Margaret hurried out and Verily sat back ... to wait for events to unfold.
---oOo---
Monday 2.55 p.m.
After English, 5B had a short break before Geography. Alice took Grace aside in the corner of the classroom. Quite a few girls had left to go to the lavatory or dawdle in the corridor and a quick glance around assured Alice they wouldn't be overheard.
"I told Rachel," she whispered urgently.
"Told her what?" asked Grace.
"About us ... you know ... the crest."
It took a moment to register, then Grace burst out, "You did WHAT?"
Faces turned to look and Alice flinched. She looked around and smiled awkwardly. "Just a joke!" she called. She turned to Grace, whispering. "I had no choice, and nor do we. Bennett's been framed and if..."
"What do you mean 'Bennett's been framed'?"
"Haven't you heard?"
"Heard what?" Grace was becoming flustered, looking around anxiously.
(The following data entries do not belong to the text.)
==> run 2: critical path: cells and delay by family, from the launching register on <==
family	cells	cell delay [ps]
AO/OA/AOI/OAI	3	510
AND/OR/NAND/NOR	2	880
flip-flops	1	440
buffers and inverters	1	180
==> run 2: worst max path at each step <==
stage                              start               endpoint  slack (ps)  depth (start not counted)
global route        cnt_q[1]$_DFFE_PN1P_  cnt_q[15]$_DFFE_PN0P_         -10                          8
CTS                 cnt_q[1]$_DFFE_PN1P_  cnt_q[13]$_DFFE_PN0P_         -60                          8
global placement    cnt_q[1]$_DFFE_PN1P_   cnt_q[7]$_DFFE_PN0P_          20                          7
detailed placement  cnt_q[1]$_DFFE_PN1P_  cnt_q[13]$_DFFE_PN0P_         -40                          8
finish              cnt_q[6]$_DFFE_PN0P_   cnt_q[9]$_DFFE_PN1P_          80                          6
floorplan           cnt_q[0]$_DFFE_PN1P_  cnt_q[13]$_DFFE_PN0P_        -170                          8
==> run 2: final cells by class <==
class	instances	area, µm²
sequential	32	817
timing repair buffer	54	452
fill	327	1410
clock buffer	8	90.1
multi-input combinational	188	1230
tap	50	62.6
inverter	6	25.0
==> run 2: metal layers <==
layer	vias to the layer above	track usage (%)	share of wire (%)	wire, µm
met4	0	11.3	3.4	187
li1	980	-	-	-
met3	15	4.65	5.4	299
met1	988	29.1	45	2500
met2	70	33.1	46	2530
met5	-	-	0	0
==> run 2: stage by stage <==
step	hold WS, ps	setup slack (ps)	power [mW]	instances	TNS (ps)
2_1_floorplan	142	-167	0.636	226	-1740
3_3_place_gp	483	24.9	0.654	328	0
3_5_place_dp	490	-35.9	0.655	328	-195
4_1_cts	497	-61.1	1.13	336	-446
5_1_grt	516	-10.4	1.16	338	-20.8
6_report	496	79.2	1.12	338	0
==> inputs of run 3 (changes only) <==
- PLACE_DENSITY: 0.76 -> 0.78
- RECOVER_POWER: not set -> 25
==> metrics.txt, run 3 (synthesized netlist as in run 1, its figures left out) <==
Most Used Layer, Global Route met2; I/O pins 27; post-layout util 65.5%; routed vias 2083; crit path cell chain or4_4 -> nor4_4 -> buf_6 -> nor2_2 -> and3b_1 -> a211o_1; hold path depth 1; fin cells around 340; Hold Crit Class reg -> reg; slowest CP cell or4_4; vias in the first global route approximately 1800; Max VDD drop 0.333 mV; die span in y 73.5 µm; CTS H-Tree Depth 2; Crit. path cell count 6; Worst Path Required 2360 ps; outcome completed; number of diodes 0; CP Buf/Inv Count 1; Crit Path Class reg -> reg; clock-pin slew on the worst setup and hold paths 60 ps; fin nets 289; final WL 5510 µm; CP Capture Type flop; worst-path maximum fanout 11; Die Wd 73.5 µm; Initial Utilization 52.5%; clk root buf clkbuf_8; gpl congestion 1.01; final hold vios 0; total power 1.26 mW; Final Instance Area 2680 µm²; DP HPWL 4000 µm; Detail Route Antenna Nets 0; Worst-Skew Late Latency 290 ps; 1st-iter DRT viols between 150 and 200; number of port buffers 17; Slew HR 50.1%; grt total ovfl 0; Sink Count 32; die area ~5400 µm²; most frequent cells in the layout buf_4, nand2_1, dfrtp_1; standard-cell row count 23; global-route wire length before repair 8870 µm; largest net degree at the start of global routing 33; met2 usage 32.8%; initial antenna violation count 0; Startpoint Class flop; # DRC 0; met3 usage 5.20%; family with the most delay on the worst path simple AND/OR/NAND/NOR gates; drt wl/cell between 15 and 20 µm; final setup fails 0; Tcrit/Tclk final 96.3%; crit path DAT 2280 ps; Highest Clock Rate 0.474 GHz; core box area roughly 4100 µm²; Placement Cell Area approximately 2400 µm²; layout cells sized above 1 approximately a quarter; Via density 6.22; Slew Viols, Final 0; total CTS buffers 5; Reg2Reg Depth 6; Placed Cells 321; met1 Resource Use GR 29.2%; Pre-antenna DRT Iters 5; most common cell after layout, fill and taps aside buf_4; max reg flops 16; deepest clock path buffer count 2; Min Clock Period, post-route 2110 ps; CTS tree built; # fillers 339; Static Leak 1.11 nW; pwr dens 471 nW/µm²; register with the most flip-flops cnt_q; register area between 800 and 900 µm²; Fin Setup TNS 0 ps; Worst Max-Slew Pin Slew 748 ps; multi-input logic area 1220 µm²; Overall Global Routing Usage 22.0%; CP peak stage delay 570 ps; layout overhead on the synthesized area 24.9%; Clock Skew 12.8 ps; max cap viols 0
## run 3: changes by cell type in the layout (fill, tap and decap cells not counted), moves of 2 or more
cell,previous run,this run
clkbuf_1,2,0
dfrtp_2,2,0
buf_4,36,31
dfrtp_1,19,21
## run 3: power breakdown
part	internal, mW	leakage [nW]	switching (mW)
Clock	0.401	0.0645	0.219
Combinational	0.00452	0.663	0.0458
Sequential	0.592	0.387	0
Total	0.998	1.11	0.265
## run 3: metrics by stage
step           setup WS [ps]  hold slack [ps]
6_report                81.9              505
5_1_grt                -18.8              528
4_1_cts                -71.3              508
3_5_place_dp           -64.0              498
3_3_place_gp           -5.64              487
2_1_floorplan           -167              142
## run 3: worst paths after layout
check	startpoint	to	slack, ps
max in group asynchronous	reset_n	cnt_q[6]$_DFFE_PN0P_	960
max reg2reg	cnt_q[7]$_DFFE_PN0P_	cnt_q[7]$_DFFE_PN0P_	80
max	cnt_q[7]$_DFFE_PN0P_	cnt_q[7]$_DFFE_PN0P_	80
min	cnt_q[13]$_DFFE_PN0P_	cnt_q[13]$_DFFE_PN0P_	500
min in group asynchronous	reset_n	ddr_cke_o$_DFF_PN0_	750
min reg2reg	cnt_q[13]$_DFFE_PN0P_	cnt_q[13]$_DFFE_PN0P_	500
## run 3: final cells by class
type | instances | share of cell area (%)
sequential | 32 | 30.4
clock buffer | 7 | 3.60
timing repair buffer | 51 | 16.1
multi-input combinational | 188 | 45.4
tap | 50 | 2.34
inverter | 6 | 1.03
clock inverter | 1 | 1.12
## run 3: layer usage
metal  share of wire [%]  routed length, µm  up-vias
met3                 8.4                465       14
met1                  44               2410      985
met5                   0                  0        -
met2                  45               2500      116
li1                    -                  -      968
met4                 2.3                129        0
### config.mk
export PLATFORM = sky130hd
export DESIGN_NAME = round_sequencer
export DESIGN_NICKNAME = d
export VERILOG_FILES = /design/src/rtl/round_sequencer.sv
export SDC_FILE = /design/constraint.sdc
export NUM_CORES = 1
export LEC_CHECK = 0
export CAP_MARGIN = 20
export CORE_MARGIN = 10
export CORE_UTILIZATION = 51
export CTS_BUF_LIST = sky130_fd_sc_hd__clkbuf_8
export DETAILED_ROUTE_END_ITERATION = 16
export PLACE_DENSITY = 0.7
export SLEW_MARGIN = 0
export SYNTH_ARGS = -nofsm -noshare
export SYNTH_HDL_FRONTEND = slang
export SYNTH_SLANG_ARGS = --single-unit
### constraint.sdc
create_clock -name clock -period 3.5 [get_ports clock]
set_input_delay 0.875 -clock clock [delete_from_list [all_inputs] [get_ports clock]]
set_output_delay 0.875 -clock clock [all_outputs]
set_load 0.05 [all_outputs]
### src/rtl/round_sequencer.sv
// round_sequencer
// Stores a short sequence of prompt codes, plays it back one prompt per tick
// (each prompt followed by a blank slot of equal length), then collects user
// actions and compares them against the stored sequence.
//
// Parameters
//   DEPTH          maximum sequence length in prompts
//   TICK_DIV       clock cycles per prompt tick (2 or more)
//   TIMEOUT_TICKS  ticks allowed between user actions while collecting
//
// Ports
//   clock        system clock, rising edge
//   reset        synchronous, active-low reset
//   start        begin a round (level-sampled in IDLE)
//   append       append append_code to the sequence (IDLE only)
//   append_code  prompt code: 0 toggle, 1 push, 2 mic, 3 mouse
//   clear        empty the sequence (IDLE only)
//   user_valid   single-cycle user action strobe (COLLECT only)
//   user_code    user action code
//   prompt       displayed prompt: 0 none, otherwise code+1
//   busy         high in every state except IDLE
//   done         one-cycle round-complete pulse
//   pass         round result, qualified by done
//   length       current sequence length
module round_sequencer #(
    parameter int DEPTH         = 16,
    parameter int TICK_DIV      = 25000000,
    parameter int TIMEOUT_TICKS = 10
) (
    input  logic       clock,
    input  logic       reset,
    input  logic       start,
    input  logic       append,
    input  logic [1:0] append_code,
    input  logic       clear,
    input  logic       user_valid,
    input  logic [1:0] user_code,
    output logic [2:0] prompt,
    output logic       busy,
    output logic       done,
    output logic       pass,
    output logic [4:0] length
);

    localparam int AW = (DEPTH > 1) ? $clog2(DEPTH) : 1;
    localparam int TW = $clog2(TICK_DIV);
    localparam int OW = $clog2(TIMEOUT_TICKS + 1);

    localparam logic [4:0]    DEPTH_L     = 5'(DEPTH);
    localparam logic [TW-1:0] TICK_RELOAD = TW'(TICK_DIV - 1);
    localparam logic [OW-1:0] TIMEOUT_L   = OW'(TIMEOUT_TICKS);

    typedef enum logic [2:0] {
        IDLE     = 3'd0,
        SHOW_ON  = 3'd1,
        SHOW_OFF = 3'd2,
        COLLECT  = 3'd3,
        RESULT   = 3'd4
    } state_t;

    state_t        state_reg, state_next;
    logic [4:0]    len_reg, len_next;
    logic [4:0]    index_reg, index_next;
    logic [TW-1:0] tick_reg, tick_next;
    logic [OW-1:0] timeout_reg, timeout_next;
    logic          pass_reg, pass_next;
    logic          mem_we;

    logic [1:0] mem [DEPTH];

    logic       tick;
    logic       last;
    logic [1:0] cur_code;

    assign tick     = (tick_reg == '0);
    assign last     = (index_reg == len_reg - 5'd1);
    assign cur_code = mem[index_reg[AW-1:0]];
    assign length   = len_reg;

    // Sequence storage; contents survive reset and clear, only length moves.
    always_ff @(posedge clock) begin
        if (mem_we) begin
            mem[len_reg[AW-1:0]] <= append_code;
        end
    end

    // State register
    always_ff @(posedge clock) begin
        if (!reset) begin
            state_reg   <= IDLE;
            len_reg     <= '0;
            index_reg   <= '0;
            tick_reg    <= '0;
            timeout_reg <= '0;
            pass_reg    <= 1'b0;
        end else begin
            state_reg   <= state_next;
            len_reg     <= len_next;
            index_reg   <= index_next;
            tick_reg    <= tick_next;
            timeout_reg <= timeout_next;
            pass_reg    <= pass_next;
        end
    end

    // Next-state logic
    always_comb begin
        state_next   = state_reg;
        len_next     = len_reg;
        index_next   = index_reg;
        tick_next    = tick_reg;
        timeout_next = timeout_reg;
        pass_next    = pass_reg;
        mem_we       = 1'b0;

        case (state_reg)
            IDLE: begin
                // start wins over clear, which wins over append
                if (start) begin
                    if (len_reg == 5'd0) begin
                        state_next = RESULT;
                        pass_next  = 1'b0;
                    end else begin
                        state_next = SHOW_ON;
                        index_next = '0;
                        tick_next  = TICK_RELOAD;
                    end
                end else if (clear) begin
                    len_next = '0;
                end else if (append && (len_reg < DEPTH_L)) begin
                    mem_we   = 1'b1;
                    len_next = len_reg + 5'd1;
                end
            end

            SHOW_ON: begin
                tick_next = tick ? TICK_RELOAD : tick_reg - TW'(1);
                if (tick) begin
                    state_next = SHOW_OFF;
                end
            end

            SHOW_OFF: begin
                tick_next = tick ? TICK_RELOAD : tick_reg - TW'(1);
                if (tick) begin
                    if (!last) begin
                        index_next = index_reg + 5'd1;
                        state_next = SHOW_ON;
                    end else begin
                        index_next   = '0;
                        timeout_next = '0;
                        state_next   = COLLECT;
                    end
                end
            end

            COLLECT: begin
                // A user action in the same cycle as a tick swallows the tick.
                if (user_valid) begin
                    tick_next    = TICK_RELOAD;
                    timeout_next = '0;
                    if (user_code != cur_code) begin
                        state_next = RESULT;
                        pass_next  = 1'b0;
                    end else if (last) begin
                        state_next = RESULT;
                        pass_next  = 1'b1;
                    end else begin
                        index_next = index_reg + 5'd1;
                    end
                end else begin
                    tick_next = tick ? TICK_RELOAD : tick_reg - TW'(1);
                    if (tick) begin
                        if (timeout_reg + OW'(1) == TIMEOUT_L) begin
                            state_next = RESULT;
                            pass_next  = 1'b0;
                        end else begin
                            timeout_next = timeout_reg + OW'(1);
                        end
                    end
                end
            end

            RESULT: begin
                state_next = IDLE;
                pass_next  = 1'b0;
            end

            default: begin
                state_next = IDLE;
            end
        endcase
    end

    // Output decode from registered state
    always_comb begin
        prompt = 3'd0;
        if (state_reg == SHOW_ON) begin
            prompt = {1'b0, cur_code} + 3'd1;
        end
        busy = (state_reg != IDLE);
        done = (state_reg == RESULT);
        pass = (state_reg == RESULT) && pass_reg;
    end

endmodule

==> impl_metrics.xml <==
<?xml version="1.0" encoding="UTF-8"?>
<metrics>
  <group name="placement">
    <metric name="dp_hpwl" unit="mm">5.76</metric>
    <metric name="routabilityCongestion" unit="">0.838</metric>
    <metric name="number_of_buffers_added_on_ports" unit="">20</metric>
    <metric name="placement.setup.worst_slack" unit="ns">0.235</metric>
  </group>
  <group name="clocking">
    <metric name="worst_setup_hold_path_clk_slew" unit="ns">0.09</metric>
    <metric name="post-cts-setup-buffer-count" unit="">0</metric>
    <metric name="cts.sink_count" unit="">79</metric>
    <metric name="maximum_number_of_buffers_from_clock_root_to_sink" unit="">2</metric>
    <metric name="maximum_level_of_the_cts_h_tree" unit="">3</metric>
    <metric name="cts_tree" unit="">done</metric>
    <metric name="clock_root_buffer" unit="">sky130_fd_sc_hd__clkbuf_8</metric>
    <metric name="insertion_delay" unit="ns">0.36</metric>
    <metric name="cts_hold_buf" unit="">0</metric>
    <metric name="post_cts.resized_instances" unit="">0</metric>
    <metric name="numCtsBuffers" unit="">9</metric>
  </group>
  <group name="route">
    <metric name="detail_route.iter0.violations" unit="">112</metric>
    <metric name="drt-vias-per-instance" unit="">5.63</metric>
    <metric name="route.final.wire_length" unit="mm">8.07</metric>
    <metric name="ant_nets" unit="">0</metric>
    <metric name="wl_per_cell" unit="um">15.6</metric>
    <metric name="route.vias.total" unit="">2918</metric>
    <metric name="post-route-drc-count" unit="">0</metric>
    <metric name="drt_pass1_iterations" unit="">4</metric>
  </group>
  <group name="global_routing">
    <metric name="grt_antenna_before_repair" unit="">0</metric>
    <metric name="globalRouteOverflowTotal" unit="">0</metric>
    <metric name="wire_length_of_the_first_global_routing_pass" unit="mm">13.5</metric>
    <metric name="first_global_vias" unit="">2816</metric>
    <metric name="grt_util_all_layers" unit="%">14.2</metric>
    <metric name="grt_start_max_net_pins" unit="">31</metric>
  </group>
  <group name="logic_synthesis">
    <metric name="yosys_warnings" unit="">0</metric>
    <metric name="number_of_synthesized_flops_with_an_enable_pin" unit="">32</metric>
    <metric name="synth_seq_cells" unit="">79</metric>
    <metric name="ys_async_sr_fraction" unit="%">0</metric>
    <metric name="simple_gate_share_of_the_synthesized_area" unit="%">21.7</metric>
    <metric name="synth.mux.area_fraction" unit="%">5.98</metric>
    <metric name="synth.cell_area" unit="sq um">3980</metric>
    <metric name="avgSynthCellArea" unit="sq um">10.3</metric>
    <metric name="syn_nets" unit="">407</metric>
    <metric name="main_combinational_cell_family_by_area_after_synthesis" unit="">simple AND/OR/NAND/NOR gates</metric>
    <metric name="compound_gate_portion_of_the_synthesized_area" unit="%">11.4</metric>
    <metric name="post_synth_xor_area_fraction" unit="%">6.61</metric>
    <metric name="synthesis.instances" unit="">387</metric>
    <metric name="synth_top_flop_cell" unit="">sky130_fd_sc_hd__dfxtp_1</metric>
    <metric name="yosys.area_share.adder" unit="%">3.15</metric>
    <metric name="synthDistinctLibCells" unit="">61</metric>
    <metric name="ys_seq_area_share" unit="%">47.8</metric>
  </group>
  <group name="sta">
    <metric name="final_max_slew_viol_count" unit="">0</metric>
    <metric name="final.period_utilization" unit="%">96.1</metric>
    <metric name="final.setup.tns" unit="ns">0</metric>
    <metric name="pin_slew_with_the_least_headroom_to_its_limit" unit="ns">0.743</metric>
    <metric name="final_hold_viol_count" unit="">0</metric>
    <metric name="setup_ws" unit="ns">0.137</metric>
    <metric name="finalClockSkew" unit="ns">0.0156</metric>
    <metric name="layout_min_cycle_time" unit="ns">3.36</metric>
    <metric name="setup_viol" unit="">0</metric>
    <metric name="rsz0062_at_grt" unit="">no</metric>
    <metric name="max_freq" unit="MHz">297</metric>
    <metric name="relative_slew_slack" unit="%">50.0</metric>
  </group>
  <group name="cells_and_area">
    <metric name="layout_area_growth_over_synthesis" unit="%">12.2</metric>
    <metric name="antennaDiodeCount" unit="">0</metric>
    <metric name="finish.utilization" unit="%">58.4</metric>
    <metric name="fin_nets" unit="">431</metric>
    <metric name="multi_input_area" unit="sq um">1940</metric>
    <metric name="seqCellArea" unit="sq um">1900</metric>
    <metric name="largest_reg_flops" unit="">32</metric>
    <metric name="layout-drive-gt1-share" unit="%">13.2</metric>
    <metric name="n_fill_cell" unit="">671</metric>
  </group>
  <group name="floorplan">
    <metric name="num_rows" unit="">32</metric>
    <metric name="start_util" unit="%">52.0</metric>
    <metric name="fp.dieH" unit="um">108</metric>
    <metric name="design.portCount" unit="">21</metric>
    <metric name="placeableCoreArea" unit="sq um">7650</metric>
    <metric name="die_w" unit="um">108</metric>
    <metric name="dieArea" unit="sq um">11700</metric>
  </group>
  <group name="pwr">
    <metric name="power.leakage" unit="nW">1.51</metric>
    <metric name="combinationalPowerShare" unit="%">16.8</metric>
    <metric name="total_switching_power" unit="uW">575</metric>
    <metric name="ir_worst_vdd" unit="mV">0.338</metric>
    <metric name="cellPowerDensity" unit="nW/um^2">441</metric>
    <metric name="internal_power" unit="mW">1.40</metric>
    <metric name="power_switching_share" unit="%">29.2</metric>
    <metric name="total_power" unit="mW">1.97</metric>
    <metric name="power.share.clock" unit="%">31.3</metric>
    <metric name="seqPwrFrac" unit="%">51.9</metric>
  </group>
  <group name="worst_setup_path">
    <metric name="worst_setup_path_end_kind" unit="">output port</metric>
    <metric name="start_kind" unit="">register</metric>
    <metric name="path_max_fanout" unit="">7</metric>
    <metric name="critPathKind" unit="">reg -&gt; out</metric>
    <metric name="slowest_delay" unit="ns">0.55</metric>
    <metric name="timing.critical_path.slowest_stage_cell" unit="">sky130_fd_sc_hd__mux4_2</metric>
    <metric name="timing.critical_path.arrival" unit="ns">2.49</metric>
    <metric name="worstPathCellList" unit="">mux4_2, mux2_2, nor2_1, a21oi_1, ha_1, and2_1, buf_12</metric>
    <metric name="r2r_slack" unit="ns">0.32</metric>
    <metric name="timing.critical_path.required" unit="ns">2.62</metric>
    <metric name="reg2regPathDepth" unit="">7</metric>
    <metric name="cp-endpoint" unit="">prompt[1]</metric>
    <metric name="timing.rr.start" unit="">tick_reg[9]</metric>
  </group>
  <group name="status">
    <metric name="status" unit="">finished, final reports clean</metric>
  </group>
  <group name="hold_path">
    <metric name="hp-class" unit="">reg -&gt; reg</metric>
  </group>
  <group name="flow_run">
    <metric name="max_cap_viol_count" unit="">0</metric>
  </group>
</metrics>
## logic make-up after synthesis
family,after synthesis
xor+xnor,30
flops,79
mux,16
fa+ha+maj,10
simple gates,159
compound gates,68
buf+inv,25
## through the flow
stage / instances / hold WS, ns / cell area (sq um)
detailed placement: 502 / 0.493 / 4290
finish: 518 / 0.502 / 4460
global route: 518 / 0.535 / 4460
floorplan: 387 / 0.462 / 3980
CTS: 518 / 0.505 / 4460
global placement: 502 / 0.474 / 4290
## layer usage
| layer | GRT usage (%) | vias to the layer above | part of all wire [%] |
|---|---|---|---|
| li1 | - | 1459 | - |
| met1 | 18.5 | 1383 | 46 |
| met2 | 22.8 | 66 | 48 |
| met3 | 3.09 | 10 | 4.5 |
| met4 | 4.71 | 0 | 0.90 |
| met5 | 0 | - | 0 |
## layout make-up
class	count	area share (%)
multi-input combinational	283	43.5
clock inverter	7	1.21
sequential	79	42.6
timing repair buffer	31	6.45
inverter	7	0.589
tap	102	2.86
clock buffer	9	2.78
## worst min path at each step
| stage | start | to | slack (ns) | cells after the start |
|---|---|---|---|---|
| floorplan | timeout_reg[1] | timeout_reg[1] | 0.46 | 2 |
| global placement | timeout_reg[1] | timeout_reg[1] | 0.47 | 2 |
| detailed placement | timeout_reg[3] | timeout_reg[3] | 0.49 | 2 |
| CTS | timeout_reg[3] | timeout_reg[3] | 0.51 | 2 |
| global route | timeout_reg[1] | timeout_reg[1] | 0.54 | 2 |
| finish | timeout_reg[3] | timeout_reg[3] | 0.50 | 2 |
## power groups by stage
stage          registers, mW  logic, mW  clock network [mW]
3_5_place_dp            1.04      0.328                   0
3_3_place_gp            1.04      0.327                   0
2_1_floorplan           1.04      0.253                   0
6_report                1.02      0.332               0.616
5_1_grt                 1.03      0.367               0.667
4_1_cts                 1.02      0.331               0.635
## worst max-delay path, delay by kind of cell, from the launching register on
family | cells | cell delay [ns]
compound gates | 1 | 0.06
fa+ha+maj | 1 | 0.29
buf+inv | 1 | 0.15
flops | 1 | 0.52
mux | 2 | 0.86
simple gates | 2 | 0.25
## cells in the mapped netlist, drive strengths merged, types with 8 or more instances
master | count | area [sq um]
nand2 | 25 | 93.8
mux2i | 8 | 80.1
a21oi | 26 | 130
dfxtp | 47 | 941
xor2 | 14 | 123
clkbuf | 15 | 86.3
nor3 | 8 | 40.0
nor4 | 11 | 83.8
nor2b | 8 | 50.1
ha | 10 | 125
nand3 | 10 | 50.1
nor2 | 47 | 176
xnor2 | 16 | 140
edfxtp | 32 | 961
## layout by cell type, fill, tap and decap left out, types with 3 or more instances in the layout
| cell type | count |
|---|---|
| sky130_fd_sc_hd__edfxtp_1 | 32 |
| sky130_fd_sc_hd__nor2_1 | 47 |
| sky130_fd_sc_hd__or4_1 | 5 |
| sky130_fd_sc_hd__o31ai_1 | 4 |
| sky130_fd_sc_hd__mux4_2 | 6 |
| sky130_fd_sc_hd__or2_2 | 4 |
| sky130_fd_sc_hd__nor2b_1 | 8 |
| sky130_fd_sc_hd__a21oi_1 | 26 |
| sky130_fd_sc_hd__inv_6 | 3 |
| sky130_fd_sc_hd__xor2_1 | 14 |
| sky130_fd_sc_hd__nand3_1 | 10 |
| sky130_fd_sc_hd__nor3b_1 | 5 |
| sky130_fd_sc_hd__dfxtp_1 | 47 |
| sky130_fd_sc_hd__clkbuf_8 | 9 |
| sky130_fd_sc_hd__clkdlybuf4s50_1 | 17 |
| sky130_fd_sc_hd__and2_1 | 5 |
| sky130_fd_sc_hd__nor3_1 | 8 |
| sky130_fd_sc_hd__buf_4 | 13 |
| sky130_fd_sc_hd__ha_1 | 10 |
| sky130_fd_sc_hd__nand2b_1 | 4 |
| sky130_fd_sc_hd__nand2_1 | 25 |
| sky130_fd_sc_hd__inv_1 | 7 |
| sky130_fd_sc_hd__mux2i_1 | 8 |
| sky130_fd_sc_hd__or3_1 | 5 |
| sky130_fd_sc_hd__xnor2_1 | 16 |
| sky130_fd_sc_hd__nor4_1 | 10 |
| sky130_fd_sc_hd__a31oi_1 | 3 |
| sky130_fd_sc_hd__a211oi_1 | 4 |
| sky130_fd_sc_hd__o21ai_0 | 6 |
| sky130_fd_sc_hd__nand3b_1 | 7 |
Note: power is estimated with default switching activity, not from simulation.
==> RTL change 1: new RTL, config.mk and constraints unchanged <==
Reset style: asynchronous (`reset`), changed in one clocked block. Comments in the files are not updated.
--- a/src/rtl/round_sequencer.sv
+++ b/src/rtl/round_sequencer.sv
@@ -86,5 +86,5 @@
 
     // State register
-    always_ff @(posedge clock) begin
+    always_ff @(posedge clock or negedge reset) begin
         if (!reset) begin
             state_reg   <= IDLE;
Check against the original RTL: differs if reset is asserted again (counterexample within 4 cycles, from zero or initial values and one cycle with reset low); with reset held inactive, the same outputs for 10 cycles.
==> RTL change 1 against the original RTL <==
Cell area up 3.3%; setup slack better by 0.079 ns; critical path type unchanged; non-clock buffer count down 6; sequential cell count down 4; synthesized area up 3.5%; global-route usage up 1.2 points; routed wire length up 8.1%.
Power is not compared: it rests on default switching activity, and its combinational part moved more than twofold at a synthesized area within 25%.
==> RTL change 1: results <==
[routing]
wire_per_inst_um = 16.18
finalWirelength_mm = 8.719
num_vias = 3173
drtIter0Drc = 241
drt_first_pass_iters = 5

[clock_network]
cts_setup_buffers = 0
insertion_delay_ns = 0.35
clkSlewWorstSetupHoldPaths_ns = 0.07
h-tree-depth = 3

[placed_design]
pre_cts_ws_ns = 0.3923
dp_hpwl_mm = 6.207
place_congestion = 0.8709
dp.cells = 523
place_area_mm2 = 0.004422

[sta]
finClkSkew_ns = 0.007827
slew_headroom_pct = 26.87
timing.hold.ws_ns = 0.4784

[grt]
grtUsageTotal_pct = 15.35
antenna_found_initial = 0
grt_pass1_wl_mm = 14.60
grt_pass1_vias = 2949
grt_max_degree = 44

[power]
peakVddDrop_uv = 263.8
p_leak_uw = 0.001669
powerComb_uw = 853
switching_share_pct = 37.67

[run_status]
status = finished clean

[logic_synthesis]
synth-seq-area-share_pct = 49.48
synth_edf_count = 32
synth-async-reset-ratio_pct = 57.33
ys_types = 63
ys_dominant_reg_cell = dfrtp_1
synthTopCellsByCount = dfrtp_1, nor2_1, nand2_1
synth_fp_nets = 434
syn_area_per_cell_um2 = 9.943
synth.area.top_cells = dfrtp_1, edfxtp_1, mux2i_1, nor2_1, nand2_1

[hold_path]
whs_path_depth = 1
hp-start = tick_reg[23]$_DFFE_PN0P_
min_path_type = register to register
holdPathEnd = tick_reg[23]$_DFFE_PN0P_

[worst_setup_path]
regToRegEndpoint = index_reg[3]$_DFFE_PN0P_
r2r_cells = 8
worstPathMaxFanout = 15
cp_slowest_cell = dfrtp_2
cp.arrival_ns = 2.41
r2r-start = length[0]$_DFFE_PN0P_
cpLargestDelayFamily = multiplexers
rrSetupSlack_ns = 0.70

[final_layout]
drive_gt1_share_pct = 8.696
num-fill-cells = 661
fin_nets = 452
==> RTL change 1: changes by cell type after synthesis, moves of 9 or more <==
cell     delta
and3_1      +9
o21ai_0    +20
nor3_1      +9
dfrtp_1    +43
nand2_1    +10
mux2i_1    +11
and2_1     +11
dfxtp_1    -47
==> RTL change 1: worst max path at each step <==
stage                     depth (start not counted)   endpoint  slack [ns]                     start
after detailed placement                          6  prompt[1]        0.39  index_reg[1]$_DFFE_PN0P_
after global routing                              6  prompt[1]        0.09  index_reg[1]$_DFFE_PN0P_
final                                             6  prompt[1]        0.22  index_reg[1]$_DFFE_PN0P_
after floorplan                                   7  prompt[0]        0.32  index_reg[3]$_DFFE_PN0P_
after global placement                            6  prompt[1]        0.45  index_reg[1]$_DFFE_PN0P_
after CTS                                         6  prompt[1]       0.003  index_reg[1]$_DFFE_PN0P_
"They found the paint and brush in her desk. Our paint and brush. And some cigarettes. She already got the cane this morning for having the fags but she's going to get even worse unless we own up. She might even be expelled."
"Oh gosh," said Grace, putting a hand to her mouth.
"Yes, it is 'Oh gosh'," said Alice. "Rachel's offered to say it was her, but we can't let her do that, Grace, we just can't. I've thought about it a lot, and ... I'm going to own up."
Grace stared at her open-mouthed. "But ..." She'd never seen Alice look so serious or so determined. Slowly the awful truth sank in. "But Alice ... if you ... then I..."
"Grace, I won't give you up. I'll say it was just me. I don't mind what you do, but I know what I'm doing."